The strains selected for SDS-PAGE analysis and a few additional strains were tested for production of acids from carbohydrates and related compounds by use of API (Montalieu, Vercieu, France) 50 CH strips and API CHL medium. The tests were done according to the instructions of the manufacturer, and the results were read after incubation of the strains at 37°C for 2 and 3 days. Identification was done by the computerized database program provided by the manufacturer.
SDS-PAGE of proteins and identification of isolates.
Preparation of cell extracts and polyacrylamide gel electrophoresis were done as described previously (27). Identification of the isolates was performed by comparison of their protein patterns with a database of normalized protein fingerprints derived from reference strains for almost all known species of LAB (25, 28). Pattern storage and comparison were performed on an MS-DOS-compatible PC with the software package GelCompar (version 4.0 [39]).
Sequencing of 16S rRNA genes.
Bacteria were cultured overnight in MRS broth, and 1 ml of culture was harvested by centrifugation. The cells were washed in 50:50 TE buffer (50 mM Tris, 50 mM EDTA, pH 8) by centrifugation and resuspended in 0.5 ml of 50:50 TE. Lysis was initiated by the addition of 50 μl of 10-mg/ml lysozyme. After incubation at 37°C for 30 min, 50 μl of 10-mg/ml proteinase K in 50:50 TE and 20 μl of 10% SDS (pH 7.2) were added and gently mixed, and the mixture was further incubated for 2 h at 56°C. Cell debris and protein were precipitated with 297 μl of 3 M potassium acetate. After centrifugation for 10 min at 16,000 × g the supernatant was added to 0.54 volume of isopropanol and gently mixed, and the mixture was spun down at 16,000 × g for 10 min. The pellet was washed twice in ice-cold ethanol by centrifugation, vacuum dried, and resuspended in ultrapure water (Millipore quality).
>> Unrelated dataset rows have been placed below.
--- src/rtl/mbx_store.sv ---
module mbx_store
  import mbx_pkg::*;
#(
  parameter int NUM_MBX = 16
) (
  input  logic                      clk,
  input  logic                      rst_n,
  input  logic [NUM_MBX-1:0]        h_wmask,
  input  logic [NUM_MBX-1:0]        l_wmask,
  input  logic [DATA_W-1:0]         h_wdata,
  input  logic [DATA_W-1:0]         l_wdata,
  output logic [NUM_MBX*BYTE_W-1:0] mbx_flat
);
  for (genvar i = 0; i < NUM_MBX; i++) begin : g_box
    localparam int LANE = i % LANES;
    logic [BYTE_W-1:0] byte_q;
    always_ff @(posedge clk) begin
      if (!rst_n)          byte_q <= '0;
      else if (h_wmask[i]) byte_q <= h_wdata[LANE*BYTE_W +: BYTE_W];
      else if (l_wmask[i]) byte_q <= l_wdata[LANE*BYTE_W +: BYTE_W];
    end
    assign mbx_flat[i*BYTE_W +: BYTE_W] = byte_q;
  end
endmodule

--- src/rtl/mbx_status.sv ---
module mbx_status
  import mbx_pkg::*;
#(
  parameter int NUM_MBX = 16
) (
  input  logic               clk,
  input  logic               rst_n,
  input  logic [NUM_MBX-1:0] set_w,
  input  logic [NUM_MBX-1:0] set_r,
  input  logic [NUM_MBX-1:0] clr_w,
  input  logic [NUM_MBX-1:0] clr_r,
  output logic [NUM_MBX-1:0] wstat,
  output logic [NUM_MBX-1:0] rstat
);
  logic [31:0] w_nx, r_nx;
  assign w_nx = sticky_next(32'(wstat), 32'(set_w), 32'(clr_w));
  assign r_nx = sticky_next(32'(rstat), 32'(set_r), 32'(clr_r));

  always_ff @(posedge clk) begin
    if (!rst_n) begin
      wstat <= '0;
      rstat <= '0;
    end else begin
      wstat <= w_nx[NUM_MBX-1:0];
      rstat <= r_nx[NUM_MBX-1:0];
    end
  end
endmodule

--- src/rtl/mbx_doorbell.sv ---
module mbx_doorbell
  import mbx_pkg::*;
#(
  parameter int NUM_MBX = 16,
  parameter int ADDR_W  = $clog2(NUM_MBX / 4) + 1
) (
  input  logic              clk,
  input  logic              rst_n,
  input  logic              h_req,
  input  logic              h_wr,
  input  logic [ADDR_W-1:0] h_addr,
  input  logic [3:0]        h_be,
  input  logic [31:0]       h_wdata,
  output logic [31:0]       h_rdata,
  input  logic              l_req,
  input  logic              l_wr,
  input  logic [ADDR_W-1:0] l_addr,
  input  logic [3:0]        l_be,
  input  logic [31:0]       l_wdata,
  output logic [31:0]       l_rdata,
  output logic              h_irq,
  output logic              l_irq
);
  logic [NUM_MBX*BYTE_W-1:0] mbx_flat;
  logic [NUM_MBX-1:0] wstat, rstat;
  logic [NUM_MBX-1:0] h_wr_hit, h_rd_hit, h_clr_w, h_clr_r, h_wen, h_ren;
  logic [NUM_MBX-1:0] l_wr_hit, l_rd_hit, l_clr_w, l_clr_r, l_wen, l_ren;
  logic h_glb, l_glb;

  // Named internal events
  logic [NUM_MBX-1:0] ev_wr_set, ev_rd_set, clr_wr_all, clr_rd_all;
  logic irq_any;

  mbx_port #(.NUM_MBX(NUM_MBX), .ADDR_W(ADDR_W)) u_host (
    .clk, .rst_n, .req(h_req), .wr(h_wr), .addr(h_addr), .be(h_be), .wdata(h_wdata),
    .mbx_flat, .wstat, .rstat,
    .wr_hit(h_wr_hit), .rd_hit(h_rd_hit), .clr_w(h_clr_w), .clr_r(h_clr_r),
    .own_wen(h_wen), .own_ren(h_ren), .own_glb(h_glb), .rdata(h_rdata)
  );

  mbx_port #(.NUM_MBX(NUM_MBX), .ADDR_W(ADDR_W)) u_local (
    .clk, .rst_n, .req(l_req), .wr(l_wr), .addr(l_addr), .be(l_be), .wdata(l_wdata),
    .mbx_flat, .wstat, .rstat,
    .wr_hit(l_wr_hit), .rd_hit(l_rd_hit), .clr_w(l_clr_w), .clr_r(l_clr_r),
    .own_wen(l_wen), .own_ren(l_ren), .own_glb(l_glb), .rdata(l_rdata)
  );

  mbx_store #(.NUM_MBX(NUM_MBX)) u_store (
    .clk, .rst_n, .h_wmask(h_wr_hit), .l_wmask(l_wr_hit),
    .h_wdata, .l_wdata, .mbx_flat
  );

  // An event interrupts the opposite side, so it is gated by that side's enables.
  assign ev_wr_set  = (h_wr_hit & l_wen) | (l_wr_hit & h_wen);
  assign ev_rd_set  = (h_rd_hit & l_ren) | (l_rd_hit & h_ren);
  assign clr_wr_all = h_clr_w | l_clr_w;
  assign clr_rd_all = h_clr_r | l_clr_r;

  mbx_status #(.NUM_MBX(NUM_MBX)) u_status (
    .clk, .rst_n, .set_w(ev_wr_set), .set_r(ev_rd_set),
    .clr_w(clr_wr_all), .clr_r(clr_rd_all), .wstat, .rstat
  );

  assign irq_any = (|wstat) | (|rstat);
  assign h_irq   = irq_any & h_glb;
  assign l_irq   = irq_any & l_glb;
endmodule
PCR amplification was performed as described by Vogel et al. (40). Oligonucleotides for both PCR amplification and sequencing were synthesized according to sequences and 16S rRNA positions given by Dewhirst et al. (10) and Paster and Dewhirst (23).
The PCR-amplified fragments were purified on Microspin columns (Pharmacia Biotech) and cycle sequenced (Thermo Sequenase fluorescence-labelled primer cycle sequencing kit; Amersham, Little Chalfont, England) on an A.L.F. sequencer (Pharmacia Biotech) with fluorescein-labelled primers.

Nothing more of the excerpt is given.